作者姓名:李忠万  胡国华  雷成明  钟时勋  李兵  洪苏玲  朱江
作者单位:1. 重庆医科大学附属第一医院耳鼻咽喉科,400016
2. 重庆医科大学附属第一医院核医学科
基金项目:重庆市自然科学基金,重庆市卫生局重点项目 
摘    要:目的 分析核素法中放射性活性淋巴结的转移特点,探讨临床检查未发现转移淋巴结(clinically NO,cNO)喉癌及下咽癌前哨淋巴结(sentinel lymph node,SLN)的定位方法.方法 对45例具有高隐匿性转移的cNO喉癌和下咽癌患者,在局麻下距肿瘤边缘约1~2 mm处分3、4个等距离点注射99m锝-硫化胶体(99mTc-labeled sulfur colloid 99mTc-SC),2 h后行核素扫描探测颈部高核素浓集的淋巴结.10~12 h后开始手术,术中用手提式γ探测仪探测腮腺咬肌区的放射活性值作为本底背景值.翻开颈阔肌皮瓣探测术野,将放射活性计数值高于本底背景值的所有淋巴结定义为SLN.切取SIN并行常规、连续切片病理检查和免疫组化法检查微小转移灶.所有患者SLN切除后即行择区性颈淋巴清扫术,并按肿瘤不同部位和T分级行原发灶切除术.结果 有4例未能检出SLN;其余41例共51侧颈部检出SLN,13例共15侧颈部SLN中发现肿瘤转移,1例假阴性.以颈清扫标本病理诊断结果为金标准,定位活检成功率为92.7%,灵敏度为93.7%,假阴性率为6.3%,准确度为98.0%.在SLN有转移的15侧颈部中,有11侧(73.3%)转移发生在放射性计数值最高的SLN,转移阳性的淋巴结均在每侧放射活性计数值最高的前3枚淋巴结中.结论 核素法定位喉癌下咽癌SLN有临床应用前景,取放射性计数值最高的前3枚SLN能较准确地判断颈淋巴结有无转移.

关 键 词:喉肿瘤  下咽肿瘤  前哨淋巴结活组织检查  放射性示踪剂

Localization of sentinel lymph node with radionuelide in clinincally NO laryngeal and hypopharyngeal cancers
LI Zhong-wan,HU Guo-hua,LEi Cheng-ming,ZHONG Shi-xun,LI Bing,HONG Su-ling,ZHU Jiang.Localization of sentinel lymph node with radionuelide in clinincally NO laryngeal and hypopharyngeal cancers[J].Chinese JOurnal of Otorhinolaryngology Head and Neck Surgery,2009,44(5).

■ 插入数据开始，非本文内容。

Source: an optimization exercise on an open RTL-to-GDS flow (aim: small area, a short achievable clock period and few clock cycles). Production flows keep margins and buffers that such runs may drop.
RTL that was checked went through simulation tests only; none was proved equivalent to the original.
Function not checked in run 6: the RTL went through the layout flow alone.
Power figures rest on the tool's default switching activity, not on a simulated workload.

`flow/run.sh`:
```
#!/bin/bash
# synth_recipe.tcl (not shown) runs the flow's synth.tcl, then flattens the netlist and writes it again
# the make line also repeats each setting of config.mk as NAME=value (left out here)
make -C /OpenROAD-flow-scripts/flow DESIGN_CONFIG=/design/flow/config.mk WORK_HOME=/design/flow/orfs CLKGATE_MAP_FILE= SYNTH_SCRIPT=/design/flow/synth_recipe.tcl finish
```
`flow/config.mk`:
```
export PLATFORM = sky130hd
export DESIGN_NAME = etc
export DESIGN_NICKNAME = etc
export VERILOG_FILES = /design/flow/design.v
export SDC_FILE = /design/flow/constraint.sdc
export NUM_CORES = 4
export LEC_CHECK = 0
export ABC_CLOCK_PERIOD_IN_PS = 4000
export CAP_MARGIN = 20
export CORE_MARGIN = 2
export CORE_UTILIZATION = 50
export SETUP_SLACK_MARGIN = 5
export SLEW_MARGIN = 20
```
`flow/constraint.sdc`:
```
create_clock -name core_clock -period 10.0 [get_ports {clk}]
set_input_delay 2.0000 -clock core_clock [delete_from_list [all_inputs] [get_ports {clk}]]
set_output_delay 2.0000 -clock core_clock [all_outputs]
set_load 0.01 [all_outputs]
```
`flow/design.v`:
```
module etc (
  input  wire       clk,
  input  wire       rst,
  input  wire       we,
  input  wire       re,
  input  wire [7:0] addr,
  input  wire [7:0] wdata,
  output reg  [7:0] rdata,
  output wire       busy
);
  localparam [7:0] OP_NOP     = 8'h00;
  localparam [7:0] OP_TOBITS  = 8'h01;
  localparam [7:0] OP_TOINDEX = 8'h02;
  localparam [7:0] OP_PACK    = 8'h10;
  localparam [7:0] OP_UNPACK  = 8'h11;
  localparam [7:0] OP_SWAPTW  = 8'h20;
  localparam [7:0] OP_SWAPWT  = 8'h21;
  localparam [7:0] OP_FMT     = 8'h30;
  localparam [7:0] OP_PARSE   = 8'h31;
  localparam [7:0] OP_ENCODE  = 8'h40;
  localparam [7:0] OP_DECODEB = 8'h41;
  localparam [7:0] OP_DECODE  = 8'h42;
  localparam [2:0] R_OK      = 3'd0;
  localparam [2:0] R_MALLEN  = 3'd1;
  localparam [2:0] R_BADHEX  = 3'd2;
  localparam [2:0] R_ILLEGAL = 3'd4;
  localparam [2:0] S_IDLE = 3'd0;
  localparam [2:0] S_SCAN = 3'd1;   
  localparam [2:0] S_WT   = 3'd2;   
  localparam [2:0] S_UNP  = 3'd3;   
  localparam [2:0] S_TW   = 3'd4;   
  localparam [2:0] S_FMT  = 3'd5;   
  reg [127:0]  grid_q;     
  reg [127:0]  tile_q;
  reg [127:0]  wire_q;
  reg [1023:0] txt_q;
  reg [7:0]    txtlen_q;
  reg [1:0]    pixidx_q;
  reg [1:0]    pixbits_q;
  reg [2:0]    result_q;
  reg [2:0]    st_q;
  reg          busy_q;
  reg          dec_q;      
  reg          txt_ok_q;   
  reg [7:0]    p_q;
  reg          pv_q;
  reg          rp_q;
  reg          sc_q;       
  reg [7:0]    pc_q;
  reg [4:0]    ntok_q;     
  reg          intok_q;
  reg [1:0]    toklen_q;   
  reg          bad_q;
  reg [127:0]  stage_q;    
  assign busy = busy_q;
  function [1:0] to_bits(input [1:0] idx);
    case (idx)
      2'd0: to_bits = 2'b11;
      2'd1: to_bits = 2'b01;
      2'd2: to_bits = 2'b00;
      default: to_bits = 2'b10;
    endcase
  endfunction
  function [1:0] to_index(input [1:0] hl);
    case (hl)
      2'b11: to_index = 2'd0;
      2'b01: to_index = 2'd1;
      2'b00: to_index = 2'd2;
      default: to_index = 2'd3;
    endcase
  endfunction
  function is_ws(input [7:0] c);
    is_ws = (c == 8'h20) || (c >= 8'h09 && c <= 8'h0D);
  endfunction
  function is_hex(input [7:0] c);
    is_hex = (c >= 8'h30 && c <= 8'h39) || (c >= 8'h41 && c <= 8'h46) ||
             (c >= 8'h61 && c <= 8'h66);
  endfunction
  function [3:0] hex_val(input [7:0] c);
    case ({c[6], c[3:0]})
      5'h10: hex_val = 4'h9;
      5'h11: hex_val = 4'hA;
      5'h12: hex_val = 4'hB;
      5'h13: hex_val = 4'hC;
      5'h14: hex_val = 4'hD;
      5'h15: hex_val = 4'hE;
      5'h16: hex_val = 4'hF;
      5'h17: hex_val = 4'h0;
      5'h18: hex_val = 4'h1;
      5'h19: hex_val = 4'h2;
      5'h1A: hex_val = 4'h3;
      5'h1B: hex_val = 4'h4;
      5'h1C: hex_val = 4'h5;
      5'h1D: hex_val = 4'h6;
      5'h1E: hex_val = 4'h7;
      5'h1F: hex_val = 4'h8;
      default: hex_val = c[3:0];
    endcase
  endfunction
  function [7:0] hex_digit(input [3:0] n);
    case (n)
      4'hA: hex_digit = 8'h41;
      4'hB: hex_digit = 8'h42;
      4'hC: hex_digit = 8'h43;
      4'hD: hex_digit = 8'h44;
      4'hE: hex_digit = 8'h45;
      4'hF: hex_digit = 8'h46;
      default: hex_digit = {4'h3, n};
    endcase
  endfunction
  reg [127:0] pack_grid;     
  reg [127:0] unpack_tile;   
  integer r, x;
  always @* begin
    for (r = 0; r < 8; r = r + 1)
      for (x = 0; x < 8; x = x + 1) begin
        pack_grid[16*r + 7 - x]       = grid_q[2*(8*r + x)];
        pack_grid[16*r + 8 + 7 - x]   = grid_q[2*(8*r + x) + 1];
        unpack_tile[2*(8*r + x)]      = tile_q[16*r + 7 - x];
        unpack_tile[2*(8*r + x) + 1]  = tile_q[16*r + 8 + 7 - x];
      end
  end
  reg [375:0] fmt_txt;
  integer fk;
  always @* begin
    fmt_txt = 376'd0;
    for (fk = 0; fk < 16; fk = fk + 1) begin
      fmt_txt[8*(3*fk) +: 8]     = hex_digit(wire_q[8*fk + 4 +: 4]);
      fmt_txt[8*(3*fk + 1) +: 8] = hex_digit(wire_q[8*fk +: 4]);
      if (fk < 15)
        fmt_txt[8*(3*fk + 2) +: 8] = 8'h20;
    end
  end
  reg [127:0] stage_bytes;
  integer sk;
  always @* begin
    for (sk = 0; sk < 16; sk = sk + 1)
      stage_bytes[8*sk +: 8] = stage_q[8*(15 - sk) +: 8];
  end
  wire [7:0] rsel = busy_q ? {1'b1, p_q[6:0]} : addr;
  reg [7:0] rd_mux;
  always @* begin
    rd_mux = 8'd0;
    case (rsel[7:6])
      2'b00: rd_mux = {6'd0, to_index(grid_q[2*rsel[5:0] +: 2])};
      2'b01: begin
        if (rsel[5:4] == 2'b00)
          rd_mux = tile_q[8*rsel[3:0] +: 8];
        else if (rsel[5:4] == 2'b01)
          rd_mux = wire_q[8*rsel[3:0] +: 8];
        else if (rsel[5:0] == 6'h21)
          rd_mux = {5'd0, result_q};
        else if (rsel[5:0] == 6'h22)
          rd_mux = txtlen_q;
        else if (rsel[5:0] == 6'h23)
          rd_mux = {6'd0, pixidx_q};
        else if (rsel[5:0] == 6'h24)
          rd_mux = {6'd0, pixbits_q};
      end
      default: rd_mux = txt_q[8*rsel[6:0] +: 8];
    endcase
  end
  always @(posedge clk)
    rdata <= rd_mux;
  wire       hw      = we && !busy_q;
  wire       txt_wr  = hw && addr[7];
  wire       cmd_wr  = hw && (addr == 8'h60);
  wire [7:0] wj      = {1'b0, addr[6:0]};
  wire [7:0] ch       = sc_q ? rdata : pc_q;
  wire [4:0] b_ntok   = rp_q ? 5'd0 : ntok_q;
  wire       b_intok  = rp_q ? 1'b0 : intok_q;
  wire [1:0] b_toklen = rp_q ? 2'd0 : toklen_q;
  wire       b_bad    = rp_q ? 1'b0 : bad_q;
  wire       c_ws     = is_ws(ch);
  wire       c_hex    = is_hex(ch);
  reg [4:0]  n_ntok;
  reg        n_intok;
  reg [1:0]  n_toklen;
  reg        n_bad;
  reg        n_shift;
  always @* begin
    n_ntok   = b_ntok;
    n_intok  = b_intok;
    n_toklen = b_toklen;
    n_bad    = b_bad;
    n_shift  = 1'b0;
    if (pv_q) begin
      if (c_ws) begin
        if (b_intok && b_toklen != 2'd2)
          n_bad = 1'b1;
        n_intok = 1'b0;
      end else begin
        if (!c_hex)
          n_bad = 1'b1;
        if (!b_intok) begin
          n_intok  = 1'b1;
          n_toklen = 2'd1;
          if (b_ntok != 5'd17)
            n_ntok = b_ntok + 5'd1;
          n_shift = 1'b1;
        end else begin
          if (b_toklen != 2'd3)
            n_toklen = b_toklen + 2'd1;
          if (b_toklen == 2'd1)
            n_shift = 1'b1;
        end
      end
    end
  end
  wire       settled   = !pv_q && !rp_q;
  wire       fin_bad   = bad_q | (intok_q & (toklen_q != 2'd2));
  wire       parse_ok  = (ntok_q == 5'd16) && !fin_bad;
  wire [2:0] parse_res = (ntok_q != 5'd16) ? R_MALLEN :
                         fin_bad           ? R_BADHEX : R_OK;
  wire       ready     = settled && (p_q == txtlen_q);
  wire op_parse  = (wdata == OP_PARSE) || (wdata == OP_DECODE);
  wire c_parse   = cmd_wr && op_parse;
  wire s_scan    = (st_q == S_SCAN);
  wire fin_now   = (c_parse && !txt_ok_q && ready) || (s_scan && ready);
  wire do_stage  = fin_now && parse_ok;
  wire do_pack   = cmd_wr && (wdata == OP_PACK || wdata == OP_ENCODE);
  wire do_unp    = (cmd_wr && wdata == OP_UNPACK) || st_q == S_UNP;
  wire do_wt     = (cmd_wr && (wdata == OP_SWAPWT || wdata == OP_DECODEB ||
                               (wdata == OP_DECODE && txt_ok_q))) || st_q == S_WT;
  wire do_tw     = (cmd_wr && wdata == OP_SWAPTW) || st_q == S_TW;
  wire do_fmt    = (cmd_wr && wdata == OP_FMT) || st_q == S_FMT;
  wire scan_clr  = c_parse && !txt_ok_q && (p_q > txtlen_q);
  wire scan_go   = (s_scan && p_q < txtlen_q);
  reg [2:0] st_d;
  always @* begin
    st_d = st_q;
    case (st_q)
      S_IDLE: begin
        if (cmd_wr) begin
          case (wdata)
            OP_ENCODE:  st_d = S_TW;
            OP_DECODEB: st_d = S_UNP;
            OP_PARSE, OP_DECODE: begin
              if (txt_ok_q)
                st_d = wdata[1] ? S_UNP : S_IDLE;
              else if (!ready)
                st_d = S_SCAN;
              else if (parse_ok && wdata[1])
                st_d = S_WT;
            end
            default: ;
          endcase
        end
      end
      S_SCAN: if (ready) st_d = (parse_ok && dec_q) ? S_WT : S_IDLE;
      S_WT:   st_d = S_UNP;
      S_TW:   st_d = S_FMT;
      default: st_d = S_IDLE;
    endcase
  end
  integer i;
  always @(posedge clk) begin
    for (i = 0; i < 64; i = i + 1) begin
      if (hw && addr == i)
        grid_q[2*i +: 2] <= to_bits(wdata[1:0]);
      else if (do_unp)
        grid_q[2*i +: 2] <= unpack_tile[2*i +: 2];
    end
    for (i = 0; i < 16; i = i + 1) begin
      if (hw && addr == 8'h40 + i)
        tile_q[8*i +: 8] <= wdata;
      else if (do_pack)
        tile_q[8*i +: 8] <= pack_grid[8*i +: 8];
      else if (do_wt)
        tile_q[8*i +: 8] <= wire_q[8*(i ^ 1) +: 8];
    end
    for (i = 0; i < 16; i = i + 1) begin
      if (hw && addr == 8'h50 + i)
        wire_q[8*i +: 8] <= wdata;
      else if (do_tw)
        wire_q[8*i +: 8] <= tile_q[8*(i ^ 1) +: 8];
      else if (do_stage)
        wire_q[8*i +: 8] <= stage_bytes[8*i +: 8];
    end
    for (i = 0; i < 128; i = i + 1) begin
      if (hw && addr == 8'h80 + i)
        txt_q[8*i +: 8] <= wdata;
      else if (do_fmt && i < 47)
        txt_q[8*i +: 8] <= fmt_txt[8*i +: 8];
    end
    if (n_shift)
      stage_q <= {stage_q[123:0], hex_val(ch)};
    if (hw && addr == 8'h63)
      pixidx_q <= wdata[1:0];
    else if (cmd_wr && wdata == OP_TOINDEX)
      pixidx_q <= to_index(pixbits_q);
    if (hw && addr == 8'h64)
      pixbits_q <= wdata[1:0];
    else if (cmd_wr && wdata == OP_TOBITS)
      pixbits_q <= to_bits(pixidx_q);
    if (cmd_wr)
      dec_q <= wdata[1];
    pc_q <= wdata;
  end
  always @(posedge clk) begin
    if (rst) begin
      st_q     <= S_IDLE;
      busy_q   <= 1'b0;
      result_q <= R_OK;
      txtlen_q <= 8'd0;
      txt_ok_q <= 1'b0;
      p_q      <= 8'd0;
      pv_q     <= 1'b0;
      rp_q     <= 1'b1;
      sc_q     <= 1'b0;
      ntok_q   <= 5'd0;
      intok_q  <= 1'b0;
      toklen_q <= 2'd0;
      bad_q    <= 1'b0;
    end else begin
      st_q   <= st_d;
      busy_q <= (st_d != S_IDLE);
      ntok_q   <= n_ntok;
      intok_q  <= n_intok;
      toklen_q <= n_toklen;
      bad_q    <= n_bad;
      sc_q <= 1'b0;
      if (do_fmt || scan_clr) begin
        p_q  <= 8'd0;
        pv_q <= 1'b0;
        rp_q <= 1'b1;
      end else if (scan_go) begin
        p_q  <= p_q + 8'd1;
        pv_q <= 1'b1;
        rp_q <= 1'b0;
        sc_q <= 1'b1;
      end else if (txt_wr && wj < p_q) begin
        p_q  <= (wj == 8'd0) ? 8'd1 : 8'd0;
        pv_q <= (wj == 8'd0);
        rp_q <= 1'b1;
      end else if (txt_wr && wj == p_q) begin
        p_q  <= p_q + 8'd1;
        pv_q <= 1'b1;
        rp_q <= 1'b0;
      end else begin
        pv_q <= 1'b0;
        rp_q <= 1'b0;
      end
      if (hw && addr == 8'h62)
        txtlen_q <= (wdata > 8'd128) ? 8'd128 : wdata;
      else if (do_fmt)
        txtlen_q <= 8'd47;
      if (do_fmt || do_stage)
        txt_ok_q <= 1'b1;
      else if ((hw && (addr[7] || addr[7:4] == 4'h5 || addr == 8'h62)) || do_tw)
        txt_ok_q <= 1'b0;
      if (cmd_wr) begin
        case (wdata)
          OP_NOP, OP_TOBITS, OP_TOINDEX, OP_PACK, OP_UNPACK, OP_SWAPTW,
          OP_SWAPWT, OP_FMT, OP_ENCODE, OP_DECODEB:
            result_q <= R_OK;
          OP_PARSE, OP_DECODE:
            result_q <= (txt_ok_q || !ready) ? R_OK : parse_res;
          default:
            result_q <= R_ILLEGAL;
        endcase
      end else if (s_scan && ready)
        result_q <= parse_res;
    end
  end
endmodule
```
==> results.toml, run 1 <==
[setup_path]
critical_path.max_fanout = 78
timing.rr.end = "rdata[1]"
crit_type = "in -> reg"
arrival_ps = 5900
reg2reg_depth = 10
critPathLaunchType = "primary input"
worstPathRequired_ps = 10660
rr_startpoint = "busy_q"
worstSetupEndpointType = "register"
r2r_setup_slack_ps = 5200

[yosys]
synth_common_cells = "edfxtp_1, nand2_1, o21ai_0"
yosys-top-cells-area = "edfxtp_1, mux4_2, mux2i_1, nand2_1, o21ai_0"
synth_warnings = 82
yosys_register_bits = 1593
async_reset_ff_frac = 0
synth.distinct_cells = 81
synth_ff_type = "edfxtp_1"
syn_area_per_cell_sq_um = 12.8
synth_edf_count = 1541
yosysMostFrequentCell = "edfxtp_1"
synth-seq-area-share = 0.639
synth_top_cell_by_area = "edfxtp_1"
mappedNetlistArea_sq_um = 74000
synth_top_area_frac = 0.625
syn_inst = 5778

[worst_hold_path]
min_to = "stage_q[83]"
hold_class = "reg -> reg"
min-delay-start = "stage_q[79]"
hold_path_depth = 0

[die]
io_pins = 29
design.core.area_sq_um = 147000
rows = 141
initial_core_util = 0.502
design.die.area_sq_um = 151000
die_h_um = 389
die_w_um = 389

[placement]
numPortBuffers = 27
routabilityCongestion = 0.995
pre_cts_ws_ps = 3030
place_hpwl_um = 173000

[global_routing]
grt_use_total = 0.355
grt_start_max_net_pins = 113
grt_pass1_wl_um = 379000
grt_pass1_vias = 49800
antenna_found_initial = 8
grt_overflow = 0

[route]
vias = 53100
wire_per_inst_um = 34.8
wl_um = 271000
first_pass_iters = 6
drt_iter0_drc = 7898
avgViaCountPerCell = 6.81
ant_nets = 0
post-route-drc-count = 0

[timing]
fin_skew_ps = 31.8
period_minus_slack_ps = 5240
fin_ws_ps = 4760
tns_ps = 0
max-slew-margin-rel = 0.225
maxSlewViolCount = 0
fmax_ghz = 0.191
setup_viol = 0
period_share = 0.524
worstMarginPinSlew_ps = 1160
hold_viol = 0
rsz0062_at_grt = "yes"

[cells_and_area]
multi_input_area_sq_um = 25200
seqCellArea_sq_um = 47300
area_growth_pct = 11.6
final_util = 0.560
drive_above_1_share = 0.127
nets = 5765
fillCellCount = 12100

[cts]
numClockSinks = 1593
htreeDepth = 4
cts_made_buffers = 169
clk_path_buf_depth = 3
clk_pin_slew_ps = 60
insertion_delay_ps = 830
hold_buffers = 0
cts_tree = "yes"
cts_root_buf = "clkbuf_16"

[pwr]
worst_ir_drop_vdd_v = 0.000131
power_density_nw_per_um2 = 177
p_leak_nw = 27.3

[flow_run]
cap_viol_max_count = 0

[outcome]
status = "timing/DRC/antenna clean"
Source: an optimization exercise on an open RTL-to-GDS flow (aim: small area, a short achievable clock period and few clock cycles per item). Production flows keep margins and buffers that such runs may drop. RTL that was checked went through simulation tests only; none was proved equivalent to the original. No activity file was given, so power comes from the tool's default toggle rates.

## ate1_pixel_unit
module ate1_pixel_unit (
    input  wire        clk,
    input  wire        rst,         
    input  wire        in_valid,
    output wire        in_ready,
    input  wire [3:0]  in_op,
    input  wire [63:0] in_d,
    input  wire [63:0] in_s,
    input  wire [16:0] in_t,
    output reg         out_valid,
    input  wire        out_ready,
    output reg  [63:0] out_p
);
Size: about 770 flip-flops, ~220 I/O pins, about 0.073 sq mm of cells after synthesis.
clock: 16.0 ns
lec_check: 0
cap_margin: 20
core_margin: 2
core_utilization: 45
cts_cluster_diameter: 200
cts_cluster_size: 20
gpl_routability_driven: 0
slew_margin: 20
synth_hierarchical: 1
standard.sh (not shown) runs the stock make flow with config.mk's settings and CLKGATE_MAP_FILE= SYNTH_SCRIPT=/design/flow/synth_recipe.tcl, a recipe that flattens the netlist after the stock synthesis.
==> flow/flow/run.sh <==
#!/bin/bash
# Standard layout (bash standard.sh) with two changes to how it is made:
# - timing repair aims to leave flow/setup_margin ns of setup slack, so it
#   works towards a shorter period than the 16 ns clock (the SDC is unchanged);
# - the port buffers that buffer_ports inserts are buf_1 cells.
# The make output goes to flow_make.log; ORFS's own logs are under orfs/logs.
set -euo pipefail
export SETUP_SLACK_MARGIN=$(cat flow/setup_margin)
export BUFFER_PORTS_ARGS="-buffer_cell sky130_fd_sc_hd__buf_1"
bash standard.sh > flow_make.log 2>&1
==> flow/flow/setup_margin <==
10.8
Next try:
- GPL_ROUTABILITY_DRIVEN: 0 -> not set
After rerunning:
- combinational power hardly moves
- design area barely changes
- wire length came out higher by about 2.3%
- global-route usage goes up by 0.49 points
- synthesized area stays the same
- maximum frequency goes up by 1.1%
- die area does not change
Function was not checked in any run of this note: the RTL went through the layout flow alone.

========
Another version of the RTL of ate1_pixel_unit (not shown whole).
Size: ~6800 cells after synthesis, about 770 flip-flops, ~220 I/O pins, ~73000 um^2 of cells after synthesis.
==> flow/config.mk <==
export PLATFORM = sky130hd
export DESIGN_NAME = ate1_pixel_unit
export DESIGN_NICKNAME = ate1_pixel_unit
export VERILOG_FILES = /design/flow/design.v
export SDC_FILE = /design/flow/constraint.sdc
export NUM_CORES = 8
export LEC_CHECK = 0
export CAP_MARGIN = 20
export CORE_MARGIN = 2
export CORE_UTILIZATION = 45
export CTS_CLUSTER_DIAMETER = 200
export CTS_CLUSTER_SIZE = 20
export GPL_ROUTABILITY_DRIVEN = 0
export SLEW_MARGIN = 20
export SYNTH_HIERARCHICAL = 1
export TNS_END_PERCENT = 50
==> flow/constraint.sdc <==
create_clock -name core_clock -period 16.0 [get_ports {clk}]
set_input_delay 3.2000 -clock core_clock [delete_from_list [all_inputs] [get_ports {clk}]]
set_output_delay 3.2000 -clock core_clock [all_outputs]
set_load 0.01 [all_outputs]
Scripts as last shown in full above: flow/flow/run.sh, flow/flow/setup_margin
Testbench counts at the start, summed over its fixed seeds: cycles 42,153, items 32,000.
==> next run, changes <==
--- a/flow/flow/run.sh
+++ b/flow/flow/run.sh
@@ -5 +5 @@
-# - the port buffers that buffer_ports inserts are buf_1 cells.
+# - the port buffers that buffer_ports inserts are buf_2 cells.
@@ -9 +9 @@
-export BUFFER_PORTS_ARGS="-buffer_cell sky130_fd_sc_hd__buf_1"
+export BUFFER_PORTS_ARGS="-buffer_cell sky130_fd_sc_hd__buf_2"
==> flow/flow/setup_margin (replaced) <==
10.7
CORE_UTILIZATION = 35   (was 45)
CTS_CLUSTER_DIAMETER = 150   (was 200)
CTS_CLUSTER_SIZE = 25   (was 20)
GPL_ROUTABILITY_DRIVEN = not set   (was 0)
TNS_END_PERCENT = not set   (was 50)
Non-clock buffer count increases by 14.
Final area increases by 1.1%.
Setup slack improved by 0.066 ns.
Die area increases by 28%.
Critical path depth increases by 8.
Power decreases by 0.37%.
==> next run, changes <==
--- a/flow/flow/run.sh
+++ b/flow/flow/run.sh
@@ -5 +5 @@
-# - the port buffers that buffer_ports inserts are buf_2 cells.
+# - the port buffers that buffer_ports inserts are buf_1 cells.
@@ -9 +9 @@
-export BUFFER_PORTS_ARGS="-buffer_cell sky130_fd_sc_hd__buf_2"
+export BUFFER_PORTS_ARGS="-buffer_cell sky130_fd_sc_hd__buf_1"
CORE_UTILIZATION = 55   (was 35)
CTS_CLUSTER_DIAMETER = 200   (was 150)
CTS_CLUSTER_SIZE = 20   (was 25)
What happened:
- global-route usage is higher by 11 points
- cell count is lower by roughly a tenth
- non-clock buffer count is lower by 2
- synthesized cell count is unchanged
- setup slack gets better by 0.046 ns
- via count hardly moves
- synthesized area does not change
==> next run, changes <==
==> flow/flow/setup_margin (replaced) <==
10.8
CORE_UTILIZATION = 45   (was 55)
Outcome:
- count of clock-buffer cells in the layout is lower by 9
- worst hold slack gets better by 0.0079 ns
- global-route usage falls by 4.8 points
- non-clock buffer count rises by 9
- critical path depth came out lower by 1
- maximum frequency rose by 1.2%
- utilization went down by 10 points
==> next run, changes <==
--- a/flow/flow/run.sh
+++ b/flow/flow/run.sh
@@ -5 +5 @@
-# - the port buffers that buffer_ports inserts are buf_1 cells.
+# - the port buffers that buffer_ports inserts are buf_2 cells.
@@ -9 +9 @@
-export BUFFER_PORTS_ARGS="-buffer_cell sky130_fd_sc_hd__buf_1"
+export BUFFER_PORTS_ARGS="-buffer_cell sky130_fd_sc_hd__buf_2"
==> flow/flow/setup_margin (replaced) <==
10.9
CORE_UTILIZATION = 35   (was 45)
Effect:
- cell area rose by 3.5%
- power is higher by 1.9%
- utilization came out lower by 10 points
- worst setup slack degrades by 0.047 ns
- sequential power is about the same
- final cell count went up by 7.6%
- sequential share of layout area shrinks by 0.95 points
==> next run, changes <==
--- a/flow/flow/run.sh
+++ b/flow/flow/run.sh
@@ -5 +5,3 @@
-# - the port buffers that buffer_ports inserts are buf_2 cells.
+# - the buffers ABC inserted are removed before placement instead of a
+#   first timing repair at floorplan;
+# - the port buffers that buffer_ports inserts are buf_1 cells.
@@ -9 +11,2 @@
-export BUFFER_PORTS_ARGS="-buffer_cell sky130_fd_sc_hd__buf_2"
+export REMOVE_ABC_BUFFERS=1
+export BUFFER_PORTS_ARGS="-buffer_cell sky130_fd_sc_hd__buf_1"
==> flow/flow/setup_margin (replaced) <==
10.8
CORE_UTILIZATION = 45   (was 35)
GPL_ROUTABILITY_DRIVEN = 0   (was not set)
What happened: The changed run completed with no timing, DRC or antenna violations; via count shrinks by 2.2%; sequential power is about the same; worst setup slack loses 0.12 ns.

[static timing again, ports no longer ideal]
In the flow no input, the clock included, has a driving cell. The finished layouts below were timed again as built, in two steps. Step 1, drivers: a clkbuf_16 drives clk and a buf_2 each remaining input, both assumed. Step 2 times the ports against the registers' clock, not the clock port: input delays grow and output delays shrink by t, the midpoint of the rising clock arrivals with the driver on. Three values: ideal, step 1, step 2; two values: the first two.
run | t, ns | setup WS [ns] | hold WS [ns] | clock arrival spread, ns | worst register clock-pin slew, ns
the first run of note 1 | 0.770 | 10.795 / 10.795 / 10.160 | 0.418 / 0.418 / 0.418 | 0.057 / 0.057 | 0.11 / 0.11
the second run of note 1 | 0.754 | 10.851 / 10.888 / 10.155 | 0.415 / 0.415 / 0.415 | 0.074 / 0.073 | 0.12 / 0.12
the first run of note 2 | 0.764 | 10.687 / 10.622 / 9.859 | 0.417 / 0.417 / 0.417 | 0.061 / 0.061 | 0.11 / 0.11
the second run of note 2 | 0.765 | 10.753 / 10.720 / 9.999 | 0.426 / 0.426 / 0.426 | 0.070 / 0.070 | 0.12 / 0.12
the third run of note 2 | 0.743 | 10.799 / 10.737 / 9.994 | 0.413 / 0.413 / 0.413 | 0.043 / 0.042 | 0.11 / 0.11
the fourth run of note 2 | 0.755 | 10.858 / 10.824 / 10.069 | 0.421 / 0.421 / 0.421 | 0.052 / 0.052 | 0.12 / 0.12
the fifth run of note 2 | 0.758 | 10.811 / 10.777 / 10.199 | 0.403 / 0.403 / 0.403 | 0.061 / 0.060 | 0.11 / 0.11
the sixth run of note 2 | 0.757 | 10.692 / 10.692 / 10.134 | 0.418 / 0.418 / 0.418 | 0.046 / 0.046 | 0.10 / 0.10
After both steps every run listed still meets setup and hold. The setup slack of the first run of note 2, which loses most, moves by -0.065 ns with the drivers and by -0.828 ns with both steps.
This is an optimization exercise on Yosys and OpenROAD, whose aim is small area, a short achievable clock period and few clock cycles per item, not a production implementation. RTL that was checked went through simulation tests only; none was proved equivalent to the original. Function not checked in run 1: the RTL went through the layout flow alone. Power and IR drop assume default switching activity.

## flow/run.sh

```bash
#!/bin/bash
# synth_recipe.tcl (not shown) runs the flow's synth.tcl, then flattens the netlist and writes it again
# the make line also repeats each setting of config.mk as NAME=value (left out here)
make -C /OpenROAD-flow-scripts/flow DESIGN_CONFIG=/design/flow/config.mk WORK_HOME=/design/flow/orfs CLKGATE_MAP_FILE= SYNTH_SCRIPT=/design/flow/synth_recipe.tcl finish
```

Authors:LI Zhong-wan  HU Guo-hua  LEi Cheng-ming  ZHONG Shi-xun  LI Bing  HONG Su-ling  ZHU Jiang
Abstract:Objective To analyze the characteristic of the radioactive lymph node with metastatic disease and to explore the method of the localization of sentinel lymph node(SLN) with radionuclide in NO clinincally laryngeal and hypopharyngeal cancer. Methods Fourty-five patients with T1-T4 and clinically NO laryngeal and hypopharyngeal cancer were recruited. For each patient a peritumoral submucosal injection of 99mTc-labeled sulfur colloid (99mTc-SC) was performed and lymph node mapping was performed by lymphoscintigraphy two hours afterward. The SLN was localized by a handheld gamma probe intraoperatively 10- 12 hours after the injection. All hot lymph nodes accumulating activity were harvested and initially termed sentinel nodes. Selective neck dissections were performed for all patients. The specimen of SLN was sent to the pathologist for the following analysis: formal paraffin embedded section, consecutive section and immunohistochemistry assay. The results was compared to the remaining lymphadenectomy specimen. Resection of the primary tumour depended on the location and the T classification. Results SLNs were identified in 41 of 45 patients with 51 necks, SLNs had occult metastases in 13 cases, 15 necks with SLN-positive of these 13 cases, there was one false negative case, they were found in non-SLNs of neck specimens. Each neck side was considered a single case. SLN identification rate was 92.7%, sensitivity was 93.7%, false-negativeratc was 6.3%, and accuracy was 98.0%. In 11 (73.3%) of these SLN-positive necks, the SLN with the highest counts contained tumor; harvesting the first-three nodes with the highest radioactive counts, which could all patients with occult metastatic disease. Conclusions Excision of the first-three SLNs with the highest radioactive counts can accurately judge the presence or absence of the cervical lymph nodes metastases in patients with the clinically NO laryngeal and hypopharyngeal cancer.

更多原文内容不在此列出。